If that is the way his administration wants to play the international game it would be as well they are fully aware of the consequences. Despite its military hegemony and economic strength the US is highly interdependent with the rest of the world and relies on its goodwill for its own prosperity and security. A refusal to co-operate on a crucial issue like climate change will affect other important negotiations, such as those on world trade, genetically modified food and food additives, as well as more conventional foreign policy matters where the US needs a favourable outcome to protect its interests.
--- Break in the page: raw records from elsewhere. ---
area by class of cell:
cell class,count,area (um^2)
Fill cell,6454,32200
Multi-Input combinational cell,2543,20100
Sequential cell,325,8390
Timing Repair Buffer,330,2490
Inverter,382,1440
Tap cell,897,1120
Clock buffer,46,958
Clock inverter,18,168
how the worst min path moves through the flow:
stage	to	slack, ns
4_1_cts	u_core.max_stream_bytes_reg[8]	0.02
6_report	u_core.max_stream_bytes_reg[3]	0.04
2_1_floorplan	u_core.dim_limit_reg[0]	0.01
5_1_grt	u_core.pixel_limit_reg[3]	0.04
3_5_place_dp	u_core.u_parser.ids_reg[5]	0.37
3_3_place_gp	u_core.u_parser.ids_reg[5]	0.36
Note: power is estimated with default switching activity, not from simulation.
$ cat config.mk
export PLATFORM = sky130hd
export DESIGN_NAME = sorted_set_intersection_top
export DESIGN_NICKNAME = d
export VERILOG_FILES = /design/src/sv/ssi_pkg.sv /design/src/sv/ssi_list_mem.sv /design/src/sv/sorted_set_intersection_top.sv
export SDC_FILE = /design/constraint.sdc
export NUM_CORES = 2
export LEC_CHECK = 0
export BUFFER_PORTS_ARGS = -buffer_cell sky130_fd_sc_hd__buf_4
export CAP_MARGIN = 5
export CORE_MARGIN = 3
export CORE_UTILIZATION = 54
export CTS_CLUSTER_SIZE = 8
export DETAILED_ROUTE_END_ITERATION = 6
export PLACE_DENSITY = 0.72
export SKIP_LAST_GASP = 1
export SLEW_MARGIN = 20
export SYNTH_ARGS = -nofsm -noshare
export SYNTH_HDL_FRONTEND = slang
export SYNTH_SLANG_ARGS = --single-unit
$ cat constraint.sdc
create_clock -name clk -period 4.81 [get_ports clk]
set_input_delay 0 -clock clk [delete_from_list [all_inputs] [get_ports clk]]
set_output_delay 0 -clock clk [all_outputs]
set_load 0.01 [all_outputs]
`src/htwm_pkg.sv`:
```
// Package with shared types, widths and constants of the hit time-window merge block.
`default_nettype none
package htwm_pkg;

  localparam int unsigned AXES_DEF = 3;

  // Widths of the merge arithmetic
  localparam int unsigned NUM_W  = 76;  // second-moment numerator
  localparam int unsigned DEN_W  = 25;  // unsaturated energy sum
  localparam int unsigned RAD_W  = 50;  // variance / moment
  localparam int unsigned ROOT_W = 25;  // square root result

  localparam logic [23:0] WINDOW_RST = 24'd16;
  localparam logic [23:0] MAX24      = 24'hFFFFFF;
  localparam logic [19:0] MAX20      = 20'hFFFFF;

  typedef struct packed {
    logic        [23:0] hit_time;
    logic        [19:0] hit_time_spread;
    logic signed [19:0] hit_pos_x;
    logic signed [19:0] hit_pos_y;
    logic signed [19:0] hit_pos_z;
    logic        [19:0] hit_spread_x;
    logic        [19:0] hit_spread_y;
    logic        [19:0] hit_spread_z;
    logic        [23:0] hit_energy;
    logic               last_hit;
  } hit_t;

  typedef struct packed {
    logic        [23:0] clus_time;
    logic        [23:0] clus_time_spread;
    logic signed [19:0] clus_pos_x;
    logic signed [19:0] clus_pos_y;
    logic signed [19:0] clus_pos_z;
    logic        [19:0] clus_spread_x;
    logic        [19:0] clus_spread_y;
    logic        [19:0] clus_spread_z;
    logic        [23:0] clus_energy;
    logic               end_of_list;
  } clus_t;

  // One quantity to combine: old cluster value/spread/energy and hit value/spread/energy
  typedef struct packed {
    logic signed [24:0] v1;
    logic        [23:0] s1;
    logic        [23:0] e1;
    logic signed [24:0] v2;
    logic        [23:0] s2;
    logic        [23:0] e2;
  } comb_op_t;

  typedef struct packed {
    logic signed [24:0] mean;
    logic        [24:0] spread;
  } comb_res_t;

endpackage
`default_nettype wire

```
`src/htwm_div.sv`:
```
// Restoring divider, one quotient bit per cycle.
`default_nettype none
module htwm_div #(
  parameter int unsigned NW = htwm_pkg::NUM_W,
  parameter int unsigned DW = htwm_pkg::DEN_W
) (
  input  wire logic          clk_i,
  input  wire logic          rst_ni,
  input  wire logic          start_i,
  input  wire logic [NW-1:0] num_i,
  input  wire logic [DW-1:0] den_i,
  output logic               done_o,
  output logic      [NW-1:0] quo_o
);
  localparam int unsigned CW = $clog2(NW + 1);

  logic          busy_q, done_q;
  logic [CW-1:0] cnt_q;
  logic [NW-1:0] quo_q;
  logic [DW-1:0] rem_q, den_q;
  logic [DW:0]   shifted, diff;
  logic          ge;

  assign shifted = {rem_q, quo_q[NW-1]};
  assign ge      = shifted >= {1'b0, den_q};
  assign diff    = shifted - {1'b0, den_q};

  always_ff @(posedge clk_i or negedge rst_ni) begin
    if (!rst_ni) begin
      busy_q <= 1'b0;
      done_q <= 1'b0;
      cnt_q  <= '0;
    end else begin
      done_q <= 1'b0;
      if (!busy_q && start_i) begin
        busy_q <= 1'b1;
        cnt_q  <= CW'(NW);
      end else if (busy_q) begin
        cnt_q <= cnt_q - 1'b1;
        if (cnt_q == CW'(1)) begin
          busy_q <= 1'b0;
          done_q <= 1'b1;
        end
      end
    end
  end

  always_ff @(posedge clk_i) begin
    if (!busy_q && start_i) begin
      quo_q <= num_i;
      rem_q <= '0;
      den_q <= den_i;
    end else if (busy_q) begin
      rem_q <= ge ? diff[DW-1:0] : shifted[DW-1:0];
      quo_q <= {quo_q[NW-2:0], ge};
    end
  end

  assign done_o = done_q;
  assign quo_o  = quo_q;
endmodule
`default_nettype wire

```
`src/htwm_sqrt.sv`:
```
// Integer square root (floor), one result bit per cycle.
`default_nettype none
module htwm_sqrt #(
  parameter int unsigned RW = htwm_pkg::RAD_W
) (
  input  wire logic            clk_i,
  input  wire logic            rst_ni,
  input  wire logic            start_i,
  input  wire logic [RW-1:0]   rad_i,
  output logic                 done_o,
  output logic      [RW/2-1:0] root_o
);
  localparam int unsigned CW = $clog2(RW / 2 + 1);

  logic          busy_q, done_q;
  logic [CW-1:0] cnt_q;
  logic [RW-1:0] v_q, bit_q;
  logic [RW:0]   res_q, trial;
  logic          ge;

  assign trial = res_q + {1'b0, bit_q};
  assign ge    = {1'b0, v_q} >= trial;

  always_ff @(posedge clk_i or negedge rst_ni) begin
    if (!rst_ni) begin
      busy_q <= 1'b0;
      done_q <= 1'b0;
      cnt_q  <= '0;
    end else begin
      done_q <= 1'b0;
      if (!busy_q && start_i) begin
        busy_q <= 1'b1;
        cnt_q  <= CW'(RW / 2);
      end else if (busy_q) begin
        cnt_q <= cnt_q - 1'b1;
        if (cnt_q == CW'(1)) begin
          busy_q <= 1'b0;
          done_q <= 1'b1;
        end
      end
    end
  end

  always_ff @(posedge clk_i) begin
    if (!busy_q && start_i) begin
      v_q   <= rad_i;
      res_q <= '0;
      bit_q <= {2'b01, {(RW - 2){1'b0}}};
    end else if (busy_q) begin
      if (ge) begin
        v_q   <= v_q - trial[RW-1:0];
        res_q <= (res_q >> 1) + {1'b0, bit_q};
      end else begin
        res_q <= res_q >> 1;
      end
      bit_q <= bit_q >> 2;
    end
  end

  assign done_o = done_q;
  assign root_o = res_q[RW/2-1:0];
endmodule
`default_nettype wire

```
`src/htwm_comb.sv`:
```
// Shared combine unit: weighted mean and RMS spread of one quantity via one multiplier.
`default_nettype none
module htwm_comb (
  input  wire logic                clk_i,
  input  wire logic                rst_ni,
  input  wire logic                start_i,
  input  wire htwm_pkg::comb_op_t  op_i,
  input  wire logic [24:0]         ee_i,
  output logic                     done_o,
  output htwm_pkg::comb_res_t      res_o
);
  typedef enum logic [5:0] {
    C_IDLE = 6'b000001,
    C_MUL  = 6'b000010,
    C_DIVM = 6'b000100,
    C_DIVA = 6'b001000,
    C_SQ   = 6'b010000,
    C_SQRT = 6'b100000
  } cstate_e;

  localparam logic [3:0] ST_S1SQ = 4'd0;
  localparam logic [3:0] ST_A1SQ = 4'd1;
  localparam logic [3:0] ST_Q1LO = 4'd2;
  localparam logic [3:0] ST_Q1HI = 4'd3;
  localparam logic [3:0] ST_S2SQ = 4'd4;
  localparam logic [3:0] ST_A2SQ = 4'd5;
  localparam logic [3:0] ST_Q2LO = 4'd6;
  localparam logic [3:0] ST_Q2HI = 4'd7;
  localparam logic [3:0] ST_A1E1 = 4'd8;
  localparam logic [3:0] ST_A2E2 = 4'd9;
  localparam logic [3:0] ST_AMSQ = 4'd10;

  localparam int unsigned NW = htwm_pkg::NUM_W;
  localparam int unsigned RW = htwm_pkg::RAD_W;

  cstate_e             state_q;
  logic [3:0]          step_q;
  logic                ph_q, done_q;
  htwm_pkg::comb_op_t  op_q;
  logic [24:0]         ee_q;
  logic [49:0]         prod_q, prod_d;
  logic [47:0]         t_q;
  logic [48:0]         qv_q;
  logic [NW-1:0]       num_q;
  logic signed [50:0]  sum_q;
  logic [RW-1:0]       mom_q;
  logic [23:0]         am_q;
  htwm_pkg::comb_res_t res_q;
  logic [23:0]         a1, a2;
  logic [24:0]         mx, my;
  logic [50:0]         sum_mag;
  logic                div_start, div_done, sq_start, sq_done;
  logic [NW-1:0]       div_num, div_quo;
  logic [RW-1:0]       rad;
  logic [RW/2-1:0]     root;

  assign a1 = op_q.v1[24] ? 24'(-op_q.v1) : op_q.v1[23:0];
  assign a2 = op_q.v2[24] ? 24'(-op_q.v2) : op_q.v2[23:0];

  always_comb begin
    mx = '0;
    my = '0;
    case (step_q)
      ST_S1SQ: begin mx = {1'b0, op_q.s1}; my = {1'b0, op_q.s1}; end
      ST_A1SQ: begin mx = {1'b0, a1}; my = {1'b0, a1}; end
      ST_Q1LO: begin mx = qv_q[24:0]; my = {1'b0, op_q.e1}; end
      ST_Q1HI: begin mx = {1'b0, qv_q[48:25]}; my = {1'b0, op_q.e1}; end
      ST_S2SQ: begin mx = {1'b0, op_q.s2}; my = {1'b0, op_q.s2}; end
      ST_A2SQ: begin mx = {1'b0, a2}; my = {1'b0, a2}; end
      ST_Q2LO: begin mx = qv_q[24:0]; my = {1'b0, op_q.e2}; end
      ST_Q2HI: begin mx = {1'b0, qv_q[48:25]}; my = {1'b0, op_q.e2}; end
      ST_A1E1: begin mx = {1'b0, a1}; my = {1'b0, op_q.e1}; end
      ST_A2E2: begin mx = {1'b0, a2}; my = {1'b0, op_q.e2}; end
      ST_AMSQ: begin mx = {1'b0, am_q}; my = {1'b0, am_q}; end
      default: begin mx = '0; my = '0; end
    endcase
  end

  assign prod_d  = mx * my;
  assign sum_mag = sum_q[50] ? 51'(-sum_q) : 51'(sum_q);

  assign div_start = (state_q == C_MUL && ph_q && step_q == ST_A2E2) ||
                     (state_q == C_DIVM && div_done);
  assign div_num   = (state_q == C_MUL) ? num_q
                   : NW'(sum_mag) + NW'(ee_q[24:1]);
  assign sq_start  = state_q == C_SQ && ph_q;
  assign rad       = (mom_q > prod_q) ? mom_q - prod_q : '0;

  htwm_div #(.NW(NW), .DW(htwm_pkg::DEN_W)) u_div (
    .clk_i, .rst_ni, .start_i(div_start), .num_i(div_num), .den_i(ee_q),
    .done_o(div_done), .quo_o(div_quo)
  );

  htwm_sqrt #(.RW(RW)) u_sqrt (
    .clk_i, .rst_ni, .start_i(sq_start), .rad_i(rad), .done_o(sq_done), .root_o(root)
  );

  always_ff @(posedge clk_i or negedge rst_ni) begin
    if (!rst_ni) begin
      state_q <= C_IDLE;
      step_q  <= ST_S1SQ;
      ph_q    <= 1'b0;
      done_q  <= 1'b0;
    end else begin
      done_q <= 1'b0;
      case (state_q)
        C_IDLE: begin
          if (start_i) begin
            state_q <= C_MUL;
            step_q  <= ST_S1SQ;
            ph_q    <= 1'b0;
          end
        end
        C_MUL: begin
          ph_q <= !ph_q;
          if (ph_q) begin
            if (step_q == ST_A2E2) state_q <= C_DIVM;
            else step_q <= step_q + 1'b1;
          end
        end
        C_DIVM: if (div_done) state_q <= C_DIVA;
        C_DIVA: begin
          if (div_done) begin
            state_q <= C_SQ;
            step_q  <= ST_AMSQ;
            ph_q    <= 1'b0;
          end
        end
        C_SQ: begin
          ph_q <= !ph_q;
          if (ph_q) state_q <= C_SQRT;
        end
        C_SQRT: begin
          if (sq_done) begin
            state_q <= C_IDLE;
            done_q  <= 1'b1;
          end
        end
        default: state_q <= C_IDLE;
      endcase
    end
  end

  always_ff @(posedge clk_i) begin
    if (state_q == C_IDLE && start_i) begin
      op_q  <= op_i;
      ee_q  <= ee_i;
      num_q <= NW'(ee_i[24:1]);
      sum_q <= '0;
    end
    if ((state_q == C_MUL || state_q == C_SQ) && !ph_q) prod_q <= prod_d;
    if (state_q == C_MUL && ph_q) begin
      case (step_q)
        ST_S1SQ, ST_S2SQ: t_q  <= prod_q[47:0];
        ST_A1SQ, ST_A2SQ: qv_q <= 49'(t_q) + 49'(prod_q);
        ST_Q1LO, ST_Q2LO: num_q <= num_q + NW'(prod_q);
        ST_Q1HI, ST_Q2HI: num_q <= num_q + (NW'(prod_q) << 25);
        ST_A1E1: sum_q <= op_q.v1[24] ? -$signed({1'b0, prod_q}) : $signed({1'b0, prod_q});
        ST_A2E2: sum_q <= sum_q + (op_q.v2[24] ? -$signed({1'b0, prod_q})
                                               : $signed({1'b0, prod_q}));
        default: t_q <= t_q;
      endcase
    end
    if (state_q == C_DIVM && div_done) mom_q <= div_quo[RW-1:0];
    if (state_q == C_DIVA && div_done) am_q <= div_quo[23:0];
    if (state_q == C_SQRT && sq_done) begin
      res_q.mean   <= sum_q[50] ? -$signed({1'b0, am_q}) : $signed({1'b0, am_q});
      res_q.spread <= 25'(root);
    end
  end

  assign done_o = done_q;
  assign res_o  = res_q;
endmodule
`default_nettype wire

```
Such consequences were spelled out by the European Union's Environment Commissioner, Ms Margot Wallstrom. She is likely to get support from EU environment ministers at their informal meeting in Sweden this weekend. They will hear initial responses from other European meetings with Mr Bush and his advisers, at which they will strongly urge him to reconsider this decision. Several EU leaders said they do not believe this is Washington's last word on the matter. But it will not be easy to persuade the US to come back into the Kyoto Protocol regime rather than attempt to negotiate a new agreement, as the Bush administration says it wants to do. Negotiations on implementing Kyoto broke down in The Hague last November after the EU and the US failed to reach agreement on the use of forests in the developing world to absorb greenhouse gases. The hostile reaction to this decision should jolt the new administration into a clearer realisation that in a more multipolar world it will be much more difficult to get its way. It is one thing to say - which is true - that Kyoto is incapable of ratification because of overwhelming opposition in the US Senate, or to propose alternative means of reducing emissions using new technology. It is quite another to make such unilateral announcements. US allies and partners should not abandon the Kyoto Protocol but exert maximum pressure on the US to re-engage with it.
It is unacceptable that the US should so blithely disregard its obligations on such a central issue of world concern. This is especially so since there is more than a hint that the administration is inclined to reject the firm international scientific consensus that global warming is indeed caused by human activity - principally the burning of fossil fuels in the most developed States, and primarily in the US itself.